There's a common trick which is used to swap two variables using destructuring:

let student = 'You';
let master = 'Me';

[student, master] = [master, student];

student; //=> Me
master; //=> You
// The student has become the master

The rest ...

If an array is longer than what you destructure, the extra items are left out.
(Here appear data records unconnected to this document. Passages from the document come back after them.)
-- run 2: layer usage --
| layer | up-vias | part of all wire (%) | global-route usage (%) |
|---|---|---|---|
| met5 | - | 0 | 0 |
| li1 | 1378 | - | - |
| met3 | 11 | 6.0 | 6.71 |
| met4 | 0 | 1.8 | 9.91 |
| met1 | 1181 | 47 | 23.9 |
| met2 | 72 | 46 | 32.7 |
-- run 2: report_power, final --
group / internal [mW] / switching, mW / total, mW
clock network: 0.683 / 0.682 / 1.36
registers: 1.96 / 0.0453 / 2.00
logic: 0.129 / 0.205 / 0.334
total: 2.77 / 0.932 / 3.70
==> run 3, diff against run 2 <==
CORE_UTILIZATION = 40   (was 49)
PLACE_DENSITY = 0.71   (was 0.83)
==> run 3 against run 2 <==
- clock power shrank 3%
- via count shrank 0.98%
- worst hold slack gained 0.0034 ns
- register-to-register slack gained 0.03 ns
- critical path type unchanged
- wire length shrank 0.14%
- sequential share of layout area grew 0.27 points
==> config.mk <==
export PLATFORM = sky130hd
export DESIGN_NAME = scps_clock_select
export DESIGN_NICKNAME = d
export VERILOG_FILES = /design/src/scps_pkg.sv /design/src/scps_clock_select.sv
export VERILOG_INCLUDE_DIRS = /design/src /design/src/src
export SDC_FILE = /design/constraint.sdc
export NUM_CORES = 1
export LEC_CHECK = 0
export BUFFER_PORTS_ARGS = -buffer_cell sky130_fd_sc_hd__buf_4
export CAP_MARGIN = 20
export CORE_MARGIN = 2
export CORE_UTILIZATION = 57
export CTS_CLUSTER_SIZE = 28
export DETAILED_ROUTE_END_ITERATION = 8
export PLACE_DENSITY = 0.88
export SETUP_SLACK_MARGIN = 0.1
export SLEW_MARGIN = 40
export SYNTH_ARGS = -nofsm -noshare
export SYNTH_HDL_FRONTEND = slang
export SYNTH_SLANG_ARGS = --single-unit
==> constraint.sdc <==
create_clock -name clk -period 5.8 [get_ports clk]
set_clock_uncertainty 0.1 [all_clocks]
set_input_delay 0.87 -clock clk [delete_from_list [all_inputs] [get_ports clk]]
set_output_delay 0.87 -clock clk [all_outputs]
set_load 0.005 [all_outputs]
`config.mk`:
```
export PLATFORM = sky130hd
export DESIGN_NAME = rom_core
export DESIGN_NICKNAME = d
export VERILOG_FILES = /design/src/core/rom_pkg.sv /design/src/core/rom_core.sv
export SDC_FILE = /design/constraint.sdc
export NUM_CORES = 1
export LEC_CHECK = 0
export ABC_AREA = 1
export BUFFER_PORTS_ARGS = -buffer_cell sky130_fd_sc_hd__clkbuf_2
export CAP_MARGIN = 20
export CORE_MARGIN = 1.5
export CORE_UTILIZATION = 58
export CTS_BUF_LIST = sky130_fd_sc_hd__clkbuf_8
export DETAILED_ROUTE_END_ITERATION = 8
export GPL_TIMING_DRIVEN = 0
export PLACE_DENSITY = 0.77
export SLEW_MARGIN = 20
export SYNTH_ARGS = -nofsm -noshare
export SYNTH_HDL_FRONTEND = slang
export SYNTH_SLANG_ARGS = --single-unit
```
`constraint.sdc`:
```
create_clock -name clk -period 8.3 [get_ports clk]
set_input_delay 1.66 -clock clk [delete_from_list [all_inputs] [get_ports clk]]
set_output_delay 1.66 -clock clk [all_outputs]
set_load 0.005 [all_outputs]
```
const days = ['Sunday', 'Monday', 'Tuesday', 'Wednesday', 'Thursday', 'Friday', 'Saturday'];

const [day1, day2] = days;
day1; //=> Sunday
day2; //=> Monday
// No more assignments

You can collect those items using rest parameters:

const days = ['Sunday', 'Monday', 'Tuesday', 'Wednesday', 'Thursday', 'Friday', 'Saturday'];

const [
    day1, // First item aka Sunday
    day2, // Second item aka Sunday
    ...restDays // All the other items
] = days;

restDays; //=> ['Tuesday', 'Wednesday', 'Thursday', 'Friday', 'Saturday'];

You can use any name instead of restDays, the only rule is that it should be preceded by three dots and should be last.

Default values

If you destructure nonexistent values, there will be no error. The items will simply be undefined. We can set default values to fix this:

const [name = 'Anonymous'] = [];
name; //=> Anonymous
const [name = 'Anonymous'] = ['John'];
name; //=> John

Nesting

You can also destructure nested arrays. Just use the same syntax inside.
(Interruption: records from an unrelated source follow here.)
--- config.mk ---
export PLATFORM = sky130hd
export DESIGN_NAME = dps_top
export DESIGN_NICKNAME = d
export VERILOG_FILES = /design/src/rtl/dps_pkg.sv /design/src/rtl/dps_top.sv
export SDC_FILE = /design/constraint.sdc
export NUM_CORES = 2
export LEC_CHECK = 0
export ABC_AREA = 1
export BUFFER_PORTS_ARGS = -buffer_cell sky130_fd_sc_hd__buf_2
export CORE_UTILIZATION = 50
export CTS_CLUSTER_SIZE = 8
export DETAILED_ROUTE_END_ITERATION = 8
export PLACE_DENSITY = 0.63
export SLEW_MARGIN = 0
export SYNTH_ARGS = -nofsm -noshare
export SYNTH_HDL_FRONTEND = slang
export SYNTH_SLANG_ARGS = --single-unit
--- constraint.sdc ---
create_clock -name sys_clk -period 47.2 [get_ports sys_clk]
set_clock_uncertainty 0.05 [all_clocks]
set_input_delay 9.44 -clock sys_clk [delete_from_list [all_inputs] [get_ports sys_clk]]
set_output_delay 9.44 -clock sys_clk [all_outputs]
set_load 0.02 [all_outputs]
const arr = [["John"]]; // Nested array!

const [[name]] = arr;
name; //=> 'John'

Or a really complex example:

const arr = ['Foo', ['Bar', ['Baz', 'Lol', ['Quux']]]];
const [foo, [bar, [baz, lol, [quux]]]] = arr2;

foo; //=> Foo
bar; //=> Bar
baz; //=> Baz
lol; //=> Lol
quux; //=> Quux

Just note that when you destructure nested items which dont exist, an error will be thrown.

Object destructuring

Objects can also be destructured and the syntax is pretty much the same.
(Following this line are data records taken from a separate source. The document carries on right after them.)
==> src/common/bie_pkg.sv <==
// constants, types and decode helpers for the branch and increment executor
// assumes 16-bit program words and a 12-bit data address space
package bie_pkg;

	localparam int WORD_W  = 16;
	localparam int DATA_W  = 8;
	localparam int FADDR_W = 8;
	localparam int ADDR_W  = 12;
	localparam int BSR_W   = 4;
	localparam int PC_W    = 21;
	localparam int LIT_W   = 20;
	localparam int LITLO_W = 8;
	localparam int LITHI_W = 12;

	// operand field positions
	localparam int DEST_BIT = 9;
	localparam int BANK_BIT = 8;

	// opcode patterns
	localparam logic [7:0] BRANCH_W1_OP = 8'hEF;
	localparam logic [3:0] BRANCH_W2_NIB = 4'hF;
	localparam logic [5:0] INC_OP       = 6'h0A;
	localparam logic [5:0] INCSZ_OP     = 6'h0F;
	localparam logic [5:0] INCSNZ_OP    = 6'h12;
	localparam logic [3:0] MOVE2_NIB    = 4'hC;
	localparam logic [6:0] CALL_OP7     = 7'h76;
	localparam logic [9:0] LOADPTR_OP10 = 10'h3B8;

	// data addressing
	localparam logic [7:0] ACCESS_SPLIT    = 8'h60;
	localparam logic [7:0] INDEXED_MAX     = 8'h5F;
	localparam logic [3:0] ACCESS_SFR_BANK = 4'hF;
	localparam logic [3:0] ACCESS_LOW_BANK = 4'h0;

	// program counter
	localparam logic [20:0] PC_RESET = 21'h000000;
	localparam logic [20:0] PC_STEP  = 21'h000002;

	// quarter phases of one instruction cycle
	localparam logic [1:0] PH_Q1 = 2'h0;
	localparam logic [1:0] PH_Q2 = 2'h1;
	localparam logic [1:0] PH_Q3 = 2'h2;
	localparam logic [1:0] PH_Q4 = 2'h3;
	localparam logic [1:0] PH_STEP = 2'h1;

	typedef enum logic [2:0] {
		OP_NONE,
		OP_BRANCH,
		OP_INC,
		OP_INCSZ,
		OP_INCSNZ
	} bie_op_t;

	typedef enum logic [1:0] {
		ST_EXEC,
		ST_SKIP,
		ST_SKIP2,
		ST_BRNOP
	} bie_state_t;

	function automatic bie_op_t decode_op(input logic [15:0] w);
		bie_op_t op;
		op = OP_NONE;
		if (w[15:8] == BRANCH_W1_OP) begin
			op = OP_BRANCH;
		end else if (w[15:10] == INC_OP) begin
			op = OP_INC;
		end else if (w[15:10] == INCSZ_OP) begin
			op = OP_INCSZ;
		end else if (w[15:10] == INCSNZ_OP) begin
			op = OP_INCSNZ;
		end
		return op;
	endfunction

	function automatic logic is_two_word(input logic [15:0] w);
		return (w[15:12] == MOVE2_NIB) || (w[15:9] == CALL_OP7) ||
			(w[15:8] == BRANCH_W1_OP) || (w[15:6] == LOADPTR_OP10);
	endfunction

	function automatic logic [11:0] file_addr(
		input logic [7:0]  f,
		input logic        bank,
		input logic        ext,
		input logic [3:0]  bank_select_register,
		input logic [11:0] base
	);
		logic [11:0] a;
		a = {bank_select_register, f};
		if (!bank) begin
			if (ext && (f <= INDEXED_MAX)) begin
				a = base + {4'h0, f};
			end else if (f < ACCESS_SPLIT) begin
				a = {ACCESS_LOW_BANK, f};
			end else begin
				a = {ACCESS_SFR_BANK, f};
			end
		end
		return a;
	endfunction

endpackage

==> src/rtl/bie_core.sv <==
// execution of absolute branch and the increment family in four phases
// program memory shows the word at O_PC and the word after it each cycle;
// data memory answers a read combinationally while O_DATA_RE is high
//
// Summary of operation
// [RULE1] branch loads 20-bit literal into pc 20:1
// [RULE2] branch decoded from two words, EF then F; the code decodes only the EF word and does not check the F
// [RULE3] branch takes two cycles, second is idle
// [RULE4] increment adds one and updates five flags
// [RULE5] destination bit picks working or file register
// [RULE6] bank bit picks access bank or bank select
// [RULE7] extended set, f at most 95: indexed addressing
// [RULE8] skip-if-zero discards next word, flags unchanged
// [RULE9] skip-if-nonzero discards next word, flags unchanged
// [RULE10] skip executes a no-operation in its place
// [RULE11] skipped two-word instruction costs two idle cycles
// [RULE12] decode, read, process, write in four phases
`timescale 1ns/1ps
module bie_core (
	// clock and reset
	input  wire logic                          I_CLK_SYS,
	input  wire logic                          I_RST,
	// program memory
	input  wire logic [bie_pkg::WORD_W-1:0]    I_INSTR_WORD,
	input  wire logic [bie_pkg::WORD_W-1:0]    I_NEXT_WORD,
	output logic      [bie_pkg::PC_W-1:0]      O_PC,
	// configuration
	input  wire logic                          I_EXT_ISA_EN,
	input  wire logic [bie_pkg::BSR_W-1:0]     I_BANK_SELECT,
	input  wire logic [bie_pkg::ADDR_W-1:0]    I_INDEX_BASE,
	// data memory
	output logic      [bie_pkg::ADDR_W-1:0]    O_DATA_ADDR,
	output logic                               O_DATA_RE,
	input  wire logic [bie_pkg::DATA_W-1:0]    I_DATA_RDATA,
	output logic                               O_DATA_WE,
	output logic      [bie_pkg::DATA_W-1:0]    O_DATA_WDATA,
	// working register
	output logic                               O_W_WE,
	output logic      [bie_pkg::DATA_W-1:0]    O_W_DATA,
	// status flags
	output logic                               O_FLAG_WE,
	output logic                               O_CARRY_FLAG,
	output logic                               O_DIGIT_CARRY_FLAG,
	output logic                               O_NEGATIVE_FLAG,
	output logic                               O_OVERFLOW_FLAG,
	output logic                               O_ZERO_FLAG,
	// sequencing status
	output logic      [1:0]                    O_Q_PHASE,
	output logic                               O_NOP_CYCLE,
	output logic                               O_FOREIGN_OP
);
	import bie_pkg::*;

	logic [1:0]         phase;
	bie_state_t         state;
	bie_state_t         next_state;
	bie_op_t            op;
	logic [WORD_W-1:0]  ir;
	logic               held_two_word;
	logic [LITLO_W-1:0] lit_lo;
	logic [DATA_W-1:0]  operand;
	logic [DATA_W-1:0]  result;
	logic [4:0]         flags;
	logic [PC_W-1:0]    pc;
	logic               nop_cycle;

	logic [DATA_W-1:0]  alu_result;
	logic               alu_c;
	logic               alu_dc;
	logic               alu_n;
	logic               alu_ov;
	logic               alu_z;

	// phase strobes
	wire end_q1 = (phase == PH_Q1);
	wire end_q2 = (phase == PH_Q2);
	wire end_q3 = (phase == PH_Q3);
	wire end_q4 = (phase == PH_Q4);
	wire exec   = (state == ST_EXEC);

	// decode of the word presented in Q1
	wire bie_op_t     dec_op     = exec ? decode_op(I_INSTR_WORD) : OP_NONE;
	wire              dec_family = (dec_op == OP_INC) ||
		(dec_op == OP_INCSZ) || (dec_op == OP_INCSNZ);
	wire [ADDR_W-1:0] dec_addr   = file_addr(I_INSTR_WORD[FADDR_W-1:0],
		I_INSTR_WORD[BANK_BIT], I_EXT_ISA_EN,
		I_BANK_SELECT, I_INDEX_BASE); // [RULE6] [RULE7]

	wire op_family = (op == OP_INC) || (op == OP_INCSZ) || (op == OP_INCSNZ);
	wire to_file   = ir[DEST_BIT];
	wire res_zero  = (result == 8'h00);
	wire take_skip = ((op == OP_INCSZ) && res_zero) || // [RULE8]
		((op == OP_INCSNZ) && !res_zero); // [RULE9]

	// second word supplies literal 19:8, pc bit 0 stays clear
	wire [LIT_W-1:0] branch_lit    = {I_NEXT_WORD[LITHI_W-1:0], lit_lo};
	wire [PC_W-1:0]  branch_target = {branch_lit, 1'b0}; // [RULE1] [RULE2]

	always_comb begin
		next_state = ST_EXEC;
		unique case (state)
			ST_EXEC: begin
				if (op == OP_BRANCH) begin
					next_state = ST_BRNOP; // [RULE3]
				end else if (take_skip) begin
					next_state = ST_SKIP; // [RULE10]
				end
			end
			ST_SKIP: begin
				if (held_two_word) begin
					next_state = ST_SKIP2; // [RULE11]
				end
			end
			ST_SKIP2: next_state = ST_EXEC;
			ST_BRNOP: next_state = ST_EXEC;
		endcase
	end

	// branch idle cycle holds pc: the target is already on the fetch port
	wire [PC_W-1:0] next_pc =
		(exec && (op == OP_BRANCH)) ? branch_target :
		(state == ST_BRNOP) ? pc : PC_W'(pc + PC_STEP);

	bie_inc_alu u_alu (
		.i_operand     (operand),
		.o_result      (alu_result),
		.o_carry       (alu_c),
		.o_digit_carry (alu_dc),
		.o_negative    (alu_n),
		.o_overflow    (alu_ov),
		.o_zero        (alu_z)
	);

	// quarter phase divider, one phase per clock
	always_ff @(posedge I_CLK_SYS or posedge I_RST) begin
		if (I_RST) begin
			phase <= PH_Q1;
		end else begin
			phase <= phase + PH_STEP;
		end
	end

	// Q1 decode; nop cycles only note whether the discarded word is long
	always_ff @(posedge I_CLK_SYS or posedge I_RST) begin
		if (I_RST) begin
			ir            <= 16'h0000;
			op            <= OP_NONE;
			held_two_word <= 1'b0;
			O_FOREIGN_OP  <= 1'b0;
		end else begin
			O_FOREIGN_OP <= 1'b0;
			if (end_q1) begin
				ir            <= I_INSTR_WORD;
				op            <= dec_op; // [RULE12]
				held_two_word <= is_two_word(I_INSTR_WORD); // [RULE11]
				O_FOREIGN_OP  <= exec && (dec_op == OP_NONE);
			end
		end
	end

	// Q2 register read: address goes out at the end of Q1, data back by Q2
	always_ff @(posedge I_CLK_SYS or posedge I_RST) begin
		if (I_RST) begin
			O_DATA_ADDR <= 12'h000;
			O_DATA_RE   <= 1'b0;
			operand     <= 8'h00;
			lit_lo      <= 8'h00;
		end else begin
			O_DATA_RE <= 1'b0;
			if (end_q1 && dec_family) begin
				O_DATA_ADDR <= dec_addr;
				O_DATA_RE   <= 1'b1; // [RULE12]
			end
			if (end_q2) begin
				operand <= I_DATA_RDATA;
				lit_lo  <= ir[LITLO_W-1:0]; // [RULE1]
			end
		end
	end

	// Q3 process data
	always_ff @(posedge I_CLK_SYS or posedge I_RST) begin
		if (I_RST) begin
			result <= 8'h00;
			flags  <= 5'h00;
		end else if (end_q3) begin
			result <= alu_result; // [RULE12]
			flags  <= {alu_c, alu_dc, alu_n, alu_ov, alu_z};
		end
	end

	// Q4 write destination; write strobes stand through the next Q1
	always_ff @(posedge I_CLK_SYS or posedge I_RST) begin
		if (I_RST) begin
			O_DATA_WE    <= 1'b0;
			O_DATA_WDATA <= 8'h00;
			O_W_WE       <= 1'b0;
			O_W_DATA     <= 8'h00;
		end else begin
			O_DATA_WE <= 1'b0;
			O_W_WE    <= 1'b0;
			if (end_q4 && exec && op_family) begin
				O_DATA_WE    <= to_file; // [RULE5]
				O_DATA_WDATA <= result;
				O_W_WE       <= !to_file; // [RULE5]
				O_W_DATA     <= result;
			end
		end
	end

	// only the plain increment touches flags; skips and branch leave them
	always_ff @(posedge I_CLK_SYS or posedge I_RST) begin
		if (I_RST) begin
			O_FLAG_WE          <= 1'b0;
			O_CARRY_FLAG       <= 1'b0;
			O_DIGIT_CARRY_FLAG <= 1'b0;
			O_NEGATIVE_FLAG    <= 1'b0;
			O_OVERFLOW_FLAG    <= 1'b0;
			O_ZERO_FLAG        <= 1'b0;
		end else begin
			O_FLAG_WE <= 1'b0;
			if (end_q4 && exec && (op == OP_INC)) begin
				O_FLAG_WE          <= 1'b1; // [RULE4]
				O_CARRY_FLAG       <= flags[4];
				O_DIGIT_CARRY_FLAG <= flags[3];
				O_NEGATIVE_FLAG    <= flags[2];
				O_OVERFLOW_FLAG    <= flags[1];
				O_ZERO_FLAG        <= flags[0];
			end
		end
	end

	// cycle boundary: sequencing state and program counter
	always_ff @(posedge I_CLK_SYS or posedge I_RST) begin
		if (I_RST) begin
			state     <= ST_EXEC;
			pc        <= PC_RESET;
			nop_cycle <= 1'b0;
		end else if (end_q4) begin
			state     <= next_state;
			pc        <= next_pc; // [RULE1]
			nop_cycle <= (next_state != ST_EXEC); // [RULE10]
		end
	end

	assign O_PC        = pc;
	assign O_Q_PHASE   = phase;
	assign O_NOP_CYCLE = nop_cycle;
endmodule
const site = {domain: 'dev', ext: 'to'};

// destructuring here, note the {}
let {domain, ext} = site;
// this is basically equal to
// let domain = site.domain
// let ext = site.ext

alert(domain); //=> dev
alert(ext);    //=> to

Also note the order does not matter:

const rectangle = {
    width: 10,
    height: 20,
    x: 5,
    y: 5
};

// All of these work
const {width, height, x, y} = rectangle;
const {x, width, height, y} = rectangle;
const {y, width, x, height} = rectangle;
// ...

Aliasing

We can set aliases to destructured variables by writing realName: alias just like a normal object:

const rectangle = {
    width: 10,
    height: 20,
    x: 5,
    y: 5
};

const {width: w, height: h, x, y} = rectangle;

w; //=> 10 (value of width)
h; //=> 20 (value of height)

Just like in arrays, we can set defaults:

const name = {first = prompt('First name'), last = prompt('Last name')} = {first: 'John'};

We can even mix default values and aliases:

const name = {first: f = prompt('First name'), last: l = prompt('Last name')} = {first: 'John'};

The rest ...

Just like arrays, objects also can have a rest property.

const coords = {x: 13, y: 42, z: 8};

const {x, ...rest} = coords;

x; //=> 13
y; //=> {y: 42, z: 8}

A quick gotcha for assigning existing values

In the previous examples, we used let {...} = {...} which is fine. But when you try {...} = {...} there will be an error:

let width, height;

// Error here
{width, height} = {width: 10, height: 21};

this is because JavaScript considers {...} on it's own as a block statement. A block statement can be used to group code:

{ // This is a isolated block
    let foo = 42;
    alert(foo);
}

So, to tell JavaScript that we need destructuring, we can wrap it in ():

let width, height;

// This is fine
({width, height} = {width: 10, height: 21});

Nesting

Just like in arrays, we can destructure nested properties too! We just need to mimic the structure of the source

const rect = {
    color: red,
    coords: {
        x: 12,
        y: 7,
    }
};

const {
    color,
    coords: {
        x,
        y,
    }
} = rect;

color; //=> red
x; //=> 12
y; //=> 7
// No coords :(

Note that we have no coords, since we are destructuring it's values.

Here's a complete destructuring example:

const order = {
    items: ['Pizza', 'Donuts'],
    extra: true,
    amount: {
        pizza: 2,
        donuts: 4
    }
};

const {
    items: [main, ...rest] = [], // Array destructuring
    extra = false, // Default props
    amount: { // Nested
        pizza,
        donuts
    },
    homeDelivery = false, // Non existent values
} = order;

That's everything you need to know about destructuring!